The Mountain Spirit
Image by falco from Pixabay
Wet winds whirled with cool mists and refreshing chill up upon the ridges, whistling pleasantly against the crags high above the green country. Soft blankets of fog clung lazily to the grey peaks and rolled over the slopes before catching in the gale and flitting across the sky. Moss clung to damp rock with the clean smell of wet earth along the trail and a single climber ascended through the majesty with aching lungs and a hobbled gait.
He tripped over a stray branch and cried out, slamming into the cold ground with a final grunt of despair.
“This is pointless!” He spat the bitter taste of soil from his mouth and noticed a flat section of rock to rest on. He crawled out from the trail and onto the level ridge that overlooked the vista, “What am I even doing up here?” He slumped down.
The climber flinched and scanned the area. The voice came from… everywhere? It whistled in the winds, it emerged from the rolling fogs and reverberated from the deep roots of the mountain all at once.
“Who goes there?”
“You might say I go nowhere, in your understanding. I am the thing on which you tread, turn around friend, and see me.”
The climber stood and turned slowly, trepidation slowing his movement more than his hobble. He gazed up as horror seized his breath. The crags and crevices of the ridge formed a titanic face on the mountain, a mottled, gnarled thing which stared down at the climber with concern.
“Behold, the mountain!”
“It’s, it’s,” the climber collapsed, scrambling away until he felt the edge of the ridge and the eerily inviting heights, “It’s not possible.”
“Not possible?” The face did not move as it spoke but the expression changed somehow, without being seen, to one of amusement. “Not possible that something so ancient and persistent throughout the ages should have a voice, a face? But in your mind it is entirely possible that a tiny, short lived creature such as yourself should come to understand the universe?”
“I guess that’s fair,” he suddenly felt very small, “Are you friendly?”
“I have not thrown you from my skin so far, have I?” The face changed without moving again, the expression morphing with impossibility.
“I guess that’s also fair.” The climber sighed and let his body sag.
“What troubles you, little creature? Why do you persist to my summit despite your injury?”
“What good am I if I cannot even manage a simple walk?”
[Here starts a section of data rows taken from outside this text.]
--- src/rtl/pc_fetch_ctrl.sv ---
// PC register and fetch sequencer: issues single-beat instruction fetches at pc and holds
// the returned word in a one-entry valid/ready register for decode; accepts redirects.
module pc_fetch_ctrl #(
  parameter logic [31:0] RESET_VECTOR = 32'h0000_0000,
  parameter int          BOOT_CYCLES  = 2
) (
  input  logic        clk,
  input  logic        rst_n,
  output logic [31:0] pc,
  input  logic [31:0] pc_plus4,
  output logic        imem_req,
  input  logic        imem_ready,
  input  logic [31:0] imem_rdata,
  output logic [31:0] instr,
  output logic [31:0] instr_pc,
  output logic        instr_valid,
  input  logic        instr_ready,
  input  logic        redirect_valid,
  input  logic [31:0] redirect_target,
  input  logic        halt,
  output logic        misalign_err
);

  typedef enum logic [1:0] {
    BOOT   = 2'd0,
    FETCH  = 2'd1,
    HALTED = 2'd2
  } state_t;

  localparam logic [3:0] BOOT_LAST = 4'(BOOT_CYCLES - 1);

  state_t     state;
  state_t     state_next;
  logic [3:0] boot_cnt;
  logic       xfer;
  logic       consume;

  assign xfer    = imem_req && imem_ready;
  assign consume = instr_valid && instr_ready;

  always_ff @(posedge clk or negedge rst_n) begin
    if (!rst_n) begin
      state    <= BOOT;
      boot_cnt <= 4'd0;
    end else begin
      state    <= state_next;
      boot_cnt <= (state == BOOT) ? boot_cnt + 4'd1 : 4'd0;
    end
  end

  // Redirects never change the sequencer state, so BOOT keeps counting through them.
  always_comb begin
    state_next = state;
    case (state)
      BOOT:    if (boot_cnt == BOOT_LAST) state_next = FETCH;
      FETCH:   if (halt) state_next = HALTED;
      HALTED:  if (!halt) state_next = FETCH;
      default: state_next = BOOT;
    endcase
  end

  always_comb begin
    imem_req = 1'b0;
    if (state == FETCH)
      imem_req = (!instr_valid || instr_ready) && !redirect_valid && !halt;
  end

  // Redirect flushes the output register and outranks both transfer and consume.
  always_ff @(posedge clk or negedge rst_n) begin
    if (!rst_n) begin
      pc           <= RESET_VECTOR;
      instr        <= 32'd0;
      instr_pc     <= 32'd0;
      instr_valid  <= 1'b0;
      misalign_err <= 1'b0;
    end else begin
      if (redirect_valid) begin
        pc          <= {redirect_target[31:2], 2'b00};
        instr_valid <= 1'b0;
        if (redirect_target[1:0] != 2'b00)
          misalign_err <= 1'b1;
      end else if (xfer) begin
        instr       <= imem_rdata;
        instr_pc    <= pc;
        instr_valid <= 1'b1;
        pc          <= pc_plus4;
      end else if (consume) begin
        instr_valid <= 1'b0;
      end
    end
  end

endmodule

--- config.mk ---
export PLATFORM = sky130hd
export DESIGN_NAME = pc_fetch_ctrl
export DESIGN_NICKNAME = d
export VERILOG_FILES = /design/src/rtl/pc_fetch_ctrl.sv
export SDC_FILE = /design/constraint.sdc
export NUM_CORES = 1
export LEC_CHECK = 0
export ABC_AREA = 1
export BUFFER_PORTS_ARGS = -buffer_cell sky130_fd_sc_hd__buf_2
export CORE_MARGIN = 2
export CORE_UTILIZATION = 30
export CTS_CLUSTER_SIZE = 8
export DETAILED_ROUTE_END_ITERATION = 6
export HOLD_SLACK_MARGIN = 0.12
export PLACE_DENSITY_LB_ADDON = 0.2
export SKIP_CTS_REPAIR_TIMING = 1
export SLEW_MARGIN = 15
export SYNTH_ARGS = -nofsm -noshare
export SYNTH_HDL_FRONTEND = slang
export SYNTH_SLANG_ARGS = --single-unit
--- constraint.sdc ---
create_clock -name clk -period 1.9 [get_ports clk]
set_input_delay 0.38 -clock clk [delete_from_list [all_inputs] [get_ports clk]]
set_output_delay 0.38 -clock clk [all_outputs]
set_load 0.005 [all_outputs]
# [Word-level counts from Yosys, hierarchy flattened]
# Cells that the tools add are included.
[classes] addsub=1 n_reduce_logical=15 n_bitwise=1 n_eq_ne=6 n_mux=11
[ops] op="two-way mux 32 bit" n=2
[ops] op="two-way mux 2 bit" n=3
[ops] op="case mux 2 bit (3 select lines)" n=1
[ops] op="adder 4 x 1 -> 4 bit, second input constant" n=1
[ops] op="equality test 4 x 1 -> 1 bit, second input constant" n=1
[ops] op="logical AND 1 bit" n=4
[ops] op="two-way mux 1 bit" n=4
[ops] op="two-way mux 4 bit" n=1
[ops] op="inequality test 2 bit, second input constant" n=2
[ops] op="AND reduction 2 bit" n=2
[ops] op="nonzero test 2 bit" n=2
[ops] op="logical NOT 1 bit" n=3
[ops] op="AND reduction 3 bit" n=1
[ops] op="nonzero test 3 bit" n=1
[ops] op="equality test 2 x 1 -> 1 bit, second input constant" n=1
[ops] op="equality test 2 bit, second input constant" n=1
[ops] op="logical NOT 2 bit" n=1
[ops] op="inequality test 2 x 1 -> 1 bit, second input constant" n=1
[ops] op="logical OR 1 bit" n=1
[ops] op="inverter 1 bit" n=1
[totals] regBits=104 wordCells=41 input_bits=102 output_inout_bits=99

# [Logic depth before layout (Yosys ltp)]
[depth] depth_word=8 mapped_depth=7 depth_no_buf=6

# [Worst setup path before layout]
# Ideal clock, no wire load.
[synth_path] path_type="input -> register" from="input redirect_valid" to="register instr[31]" arrival_time_ns=1.188 cell_stages=7 path_buffers=3 setup_time_ns=0.131 required_ns=1.769 setup_slack_ns=0.581 cell_sequence="buf_2 > nor2_4 > nand4_4 > buf_6 > buf_6 > nand2_1 > o21ai_0"
[synth_between] elab_chain_cells=6 word_cells_on_any_way=7 classes_between="1 x mux; 1 x bitwise; 5 x reduce/logical"
[synth_rtl] item="from (decl)" line="18" rtl="input logic redirect_valid,"
[synth_rtl] item="logical NOT 1 bit" line="65" rtl="imem_req = (!instr_valid || instr_ready) && !redirect_valid && !halt;"
[synth_rtl] item="logical AND 1 bit (2 in series)" line="65"
[synth_rtl] item="two-way mux 1 bit" line="64" rtl="if (state == FETCH)"
[synth_rtl] item="logical AND 1 bit" line="38" rtl="assign xfer = imem_req && imem_ready;"
[synth_rtl] item="AND reduction 2 bit (no line) (*)"
[synth_rtl] item="to (signal assigned)" line="83" rtl="instr <= imem_rdata;"
[synth_rtl] item="to (decl)" line="14" rtl="output logic [31:0] instr,"
# Mark *: on every way between the ends. The rest lies on a longest branch, timed or not.
# A chain may end at the register's enable or synchronous reset.

# [Final worst setup path]
[layout_path] from="register state[1]" to="output imem_req"
[layout_between] elab_chain_cells=2
[layout_rtl] item="from (decl)" line="32" rtl="state_t state;"
[layout_rtl] item="from (signal assigned)" line="46" rtl="state <= state_next;"
[layout_rtl] item="equality test 2 x 1 -> 1 bit" line="64"
[layout_rtl] item="two-way mux 1 bit" line="64"
[layout_rtl] item="to (decl)" line="11" rtl="output logic imem_req,"
# No other way between the ends.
The mountain laughed, the sound rolled from its roots all the way into the climber’s bones. “Simple? Is that what you call it when a poor creature, alone, in pain, and in tears braves the elements that cause it discomfort? Your journey may have been simple to start, but I know not why you persist on it.”
“I said I would do it. I promised myself I would do it, that I could do it!”
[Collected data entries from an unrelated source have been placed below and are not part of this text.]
==> config.mk <==
export PLATFORM = sky130hd
export DESIGN_NAME = instr_fetch
export DESIGN_NICKNAME = d
export VERILOG_FILES = /design/src/rtl/small_mips_pkg.sv /design/src/rtl/instr_fetch.sv
export SDC_FILE = /design/constraint.sdc
export NUM_CORES = 1
export LEC_CHECK = 0
export CAP_MARGIN = 40
export CORE_MARGIN = 10
export CORE_UTILIZATION = 46
export CTS_CLUSTER_SIZE = 25
export DETAILED_ROUTE_END_ITERATION = 10
export PLACE_DENSITY_LB_ADDON = 0.05
export RECOVER_POWER = 50
export SETUP_SLACK_MARGIN = 0.4
export SYNTH_ARGS = -nofsm -noshare
export SYNTH_HDL_FRONTEND = slang
export SYNTH_SLANG_ARGS = --single-unit
==> constraint.sdc <==
create_clock -name i_clk -period 2.46 [get_ports i_clk]
set_input_delay 0.369 -clock i_clk [delete_from_list [all_inputs] [get_ports i_clk]]
set_output_delay 0.369 -clock i_clk [all_outputs]
set_load 0.05 [all_outputs]
==> src/rtl/small_mips_pkg.sv <==
// small_mips_pkg: shared widths and the fetch-state type for the small MIPS front end.
//   INSTR_W      instruction word width
//   OPCODE_W     opcode field width
//   ADDR_W_DEF   default instruction ROM word-address width
//   fetch_state_t  FS_RUN (fetching) / FS_DONE (halted)
package small_mips_pkg;
  localparam int INSTR_W = 32;
  localparam int OPCODE_W = 6;
  localparam int ADDR_W_DEF = 8;
  typedef enum logic {FS_RUN, FS_DONE} fetch_state_t;
endpackage
**config.mk**
```make
export PLATFORM = sky130hd
export DESIGN_NAME = pattern_feeder_flat
export DESIGN_NICKNAME = d
export VERILOG_FILES = /design/src/rtl/pattern_feeder_pkg.sv /design/src/rtl/pattern_feeder_if.sv /design/src/rtl/pattern_feeder_button_debounce.sv /design/src/rtl/pattern_feeder.sv /design/src/flat_wrapper.sv
export SDC_FILE = /design/constraint.sdc
export NUM_CORES = 1
export LEC_CHECK = 0
export CAP_MARGIN = 25
export CORE_UTILIZATION = 60
export DETAILED_ROUTE_END_ITERATION = 10
export GPL_TIMING_DRIVEN = 0
export PLACE_DENSITY = 0.94
export SLEW_MARGIN = 20
export SYNTH_ARGS = -nofsm -noshare
export SYNTH_HDL_FRONTEND = slang
export SYNTH_SLANG_ARGS = --single-unit
```
**constraint.sdc**
```tcl
create_clock -name clk -period 7.1 [get_ports clk]
set_clock_uncertainty 0.1 [all_clocks]
set_input_delay 1.065 -clock clk [delete_from_list [all_inputs] [get_ports clk]]
set_output_delay 1.065 -clock clk [all_outputs]
set_load 0.03 [all_outputs]
```
File: config.mk
export PLATFORM = sky130hd
export DESIGN_NAME = lsu_mem_if
export DESIGN_NICKNAME = d
export VERILOG_FILES = /design/src/rtl/riscv_pkg.sv /design/src/rtl/lsu_align.sv /design/src/rtl/lsu_mem_if.sv
export SDC_FILE = /design/constraint.sdc
export NUM_CORES = 1
export LEC_CHECK = 0
export ABC_CLOCK_PERIOD_IN_PS = 5800
export CAP_MARGIN = 20
export CORE_MARGIN = 4
export CORE_UTILIZATION = 50
export DETAILED_ROUTE_END_ITERATION = 16
export GPL_TIMING_DRIVEN = 0
export MAX_ROUTING_LAYER = met4
export PLACE_DENSITY = 0.87
export SYNTH_ARGS = -nofsm -noshare
export SYNTH_HDL_FRONTEND = slang
export SYNTH_SLANG_ARGS = --single-unit
File: constraint.sdc
create_clock -name clk -period 5.8 [get_ports clk]
set_input_delay 1.16 -clock clk [delete_from_list [all_inputs] [get_ports clk]]
set_output_delay 1.16 -clock clk [all_outputs]
set_load 0.02 [all_outputs]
“And failure would lessen you?”
“Yes!” The expression in the rock face morphed without motion again, bemusement, the climber looked away abashed, “No.”
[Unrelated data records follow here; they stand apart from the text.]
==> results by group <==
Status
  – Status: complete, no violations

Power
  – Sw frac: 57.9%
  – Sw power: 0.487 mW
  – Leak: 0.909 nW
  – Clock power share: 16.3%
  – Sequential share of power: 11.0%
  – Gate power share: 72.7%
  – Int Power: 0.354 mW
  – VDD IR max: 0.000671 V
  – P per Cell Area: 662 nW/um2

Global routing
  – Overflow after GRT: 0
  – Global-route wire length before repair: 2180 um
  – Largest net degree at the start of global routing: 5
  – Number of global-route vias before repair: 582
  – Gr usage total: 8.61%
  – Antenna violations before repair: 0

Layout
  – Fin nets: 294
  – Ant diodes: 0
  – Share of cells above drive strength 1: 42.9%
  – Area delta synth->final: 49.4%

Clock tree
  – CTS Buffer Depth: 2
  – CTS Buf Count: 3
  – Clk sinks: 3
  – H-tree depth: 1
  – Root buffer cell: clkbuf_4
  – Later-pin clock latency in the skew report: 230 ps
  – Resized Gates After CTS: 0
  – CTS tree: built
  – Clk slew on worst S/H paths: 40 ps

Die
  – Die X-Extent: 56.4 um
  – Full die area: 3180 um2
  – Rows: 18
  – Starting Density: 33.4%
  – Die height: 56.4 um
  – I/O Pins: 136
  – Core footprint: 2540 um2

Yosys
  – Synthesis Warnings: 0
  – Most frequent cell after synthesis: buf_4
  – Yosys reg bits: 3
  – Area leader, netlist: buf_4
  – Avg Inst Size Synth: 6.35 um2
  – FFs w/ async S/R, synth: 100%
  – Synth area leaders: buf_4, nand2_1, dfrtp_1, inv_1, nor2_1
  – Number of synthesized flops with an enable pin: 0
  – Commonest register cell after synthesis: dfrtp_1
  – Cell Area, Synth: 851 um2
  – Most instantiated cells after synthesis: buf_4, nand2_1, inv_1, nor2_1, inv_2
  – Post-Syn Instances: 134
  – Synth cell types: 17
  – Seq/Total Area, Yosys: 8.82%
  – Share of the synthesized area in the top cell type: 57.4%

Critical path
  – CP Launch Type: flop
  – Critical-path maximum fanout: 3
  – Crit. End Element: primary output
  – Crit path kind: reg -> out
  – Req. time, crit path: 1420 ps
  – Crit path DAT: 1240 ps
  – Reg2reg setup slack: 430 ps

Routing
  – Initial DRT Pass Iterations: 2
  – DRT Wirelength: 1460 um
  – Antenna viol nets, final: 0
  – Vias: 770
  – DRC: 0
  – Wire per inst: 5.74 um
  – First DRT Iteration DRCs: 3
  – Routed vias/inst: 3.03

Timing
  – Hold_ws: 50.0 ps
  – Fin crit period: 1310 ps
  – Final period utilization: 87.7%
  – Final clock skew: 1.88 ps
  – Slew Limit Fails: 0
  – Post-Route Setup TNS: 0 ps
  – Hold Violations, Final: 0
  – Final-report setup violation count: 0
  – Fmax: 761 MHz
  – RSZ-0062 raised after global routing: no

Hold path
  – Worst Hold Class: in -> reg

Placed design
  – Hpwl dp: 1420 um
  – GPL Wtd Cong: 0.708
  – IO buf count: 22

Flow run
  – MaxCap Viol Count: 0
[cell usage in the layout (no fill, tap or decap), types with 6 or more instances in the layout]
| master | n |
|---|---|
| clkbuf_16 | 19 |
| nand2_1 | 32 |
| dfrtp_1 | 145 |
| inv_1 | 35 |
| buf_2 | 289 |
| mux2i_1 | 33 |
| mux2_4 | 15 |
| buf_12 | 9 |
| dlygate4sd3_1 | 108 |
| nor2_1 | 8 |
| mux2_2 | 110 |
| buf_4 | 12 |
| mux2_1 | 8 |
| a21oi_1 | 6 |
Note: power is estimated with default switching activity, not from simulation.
===== src/rtl/pipeline_ctrl.sv =====
// Pipeline run/step/halt controller with halt drain and cycle counter.
// Define PIPE_CTRL_CYCLE_CNT_EN to build the saturating cycle counter.
module pipeline_ctrl
    import pipeline_ctrl_pkg::*;
#(
    parameter int NB_CYCLES    = 32,
    parameter int DRAIN_CYCLES = DRAIN_CYCLES_DEF
) (
    input  logic                 clock_i,
    input  logic                 reset_i,
    input  logic                 run_req_i,
    input  logic                 step_req_i,
    input  logic                 halt_detected_i,
    input  logic                 mem_busy_i,
    output logic                 en_pipeline_o,
    output logic [STATE_W-1:0]   state_o,
    output logic                 halted_o,
    output logic                 step_done_o,
    output logic [NB_CYCLES-1:0] cycle_count_o
);

    localparam int DC_EFF = eff_drain(DRAIN_CYCLES);
    localparam int DW     = $clog2(DC_EFF + 1);
    localparam logic [DW-1:0] DC_LOAD = DW'(DC_EFF);

    state_t        r_state;
    state_t        w_next_state;
    logic [DW-1:0] r_drain;
    logic [DW-1:0] w_drain_next;
    logic          r_step_done;
    logic          w_step_done_next;
    logic          w_en;

    assign w_en = ((r_state == ST_RUN) ||
                   (r_state == ST_STEP) ||
                   (r_state == ST_DRAIN)) && !mem_busy_i;

    always_ff @(posedge clock_i) begin
        if (!reset_i) begin
            r_state     <= ST_IDLE;
            r_drain     <= '0;
            r_step_done <= 1'b0;
        end else begin
            r_state     <= w_next_state;
            r_drain     <= w_drain_next;
            r_step_done <= w_step_done_next;
        end
    end

    always_comb begin
        w_next_state     = r_state;
        w_drain_next     = r_drain;
        w_step_done_next = 1'b0;
        unique case (r_state)
            ST_IDLE: begin
                if (run_req_i) begin
                    w_next_state = ST_RUN;
                end else if (step_req_i) begin
                    w_next_state = ST_STEP;
                end
            end
            ST_RUN: begin
                if (w_en && halt_detected_i) begin
                    w_next_state = ST_DRAIN;
                    w_drain_next = DC_LOAD;
                end
            end
            ST_STEP: begin
                if (w_en) begin
                    if (halt_detected_i) begin
                        w_next_state = ST_DRAIN;
                        w_drain_next = DC_LOAD;
                    end else begin
                        w_next_state     = ST_IDLE;
                        w_step_done_next = 1'b1;
                    end
                end
            end
            ST_DRAIN: begin
                if (w_en) begin
                    w_drain_next = r_drain - DW'(1);
                    if (r_drain == DW'(1)) begin
                        w_next_state = ST_HALTED;
                    end
                end
            end
            ST_HALTED: begin
                w_next_state = ST_HALTED;
            end
            default: begin
                w_next_state = ST_IDLE;
            end
        endcase
    end

    assign en_pipeline_o = w_en;
    assign state_o       = r_state;
    assign halted_o      = (r_state == ST_HALTED);
    assign step_done_o   = r_step_done;

`ifdef PIPE_CTRL_CYCLE_CNT_EN
    pipe_cycle_counter #(
        .NB(NB_CYCLES)
    ) u_cycle_counter (
        .clock  (clock_i),
        .reset  (reset_i),
        .enable (w_en),
        .count  (cycle_count_o)
    );
`else
    assign cycle_count_o = '0;
`endif

endmodule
“Then why punish yourself, friend?”
“I was supposed to prove to myself that I could accomplish something. And now look at me.”
“I am looking at you,” the enormity of the being weighed down on the climber, “And I am looking past you, to the beautiful vista that your ‘failure’ has allowed you to view. Go on, friend, look.”
The climber sighed and gazed out over the country. He was struck by the green fields, punctuated by the terracotta roofs of the quaint towns that inhabited them and rivers that spread across the land. They glistened like sapphire veins in the golden sun as it burned through the wispy fog, leaving him dazzled with awe.
“So you did not accomplish the arbitrary goal you set, but you still gained something beautiful, and not just the view. Clear air, exercise, isolation, self reflection, these are also gifts. Maybe you can’t conquer the physical mountain, but there are many more challenges that lay ahead. People will die, limbs will fracture and hearts will break. Your home may flood, or be torn from you in the gale while your livelihood goes up in flames. These are all mountains to climb, in doing so you will become stronger, in mind and body and spirit. No matter how high you ascend, you will be granted some reward for the effort, you just need to look.”
“So the mountains will come even if I wish not to climb them, even if I am not ready, like today?”
“That is my nature, my friend.”
“Hardly seems fair.”
The face morphed to mirth, “And that is life’s nature, I’m afraid. But despite these trials, you will always be able to find some slither of joy.”
“I don’t understand.”
“Understanding too is a mountain, and I look forward to when you ascend it so that we may speak again. Until then, stop punishing yourself, recognise your achievement and go get that ankle looked at.” With that, the face vanished from the climber’s perception.
He searched the ridge and scrutinised the crags in disbelief. The line that formed the eye was just a shadow, the nose was just a boulder and the lips a crevice. No matter how he squinted or tilted his head he could not make the shapes form a face again.
“I wonder if I’m mad.” He shuffled from the ridge to start his descent, finding that the branch he tripped over was smooth and the perfect height to use as a cane to aid his injury. Smiling, he stooped to pick it up, gazing out over the vista once more. “You’re right,” he said, “Perhaps this is enough.”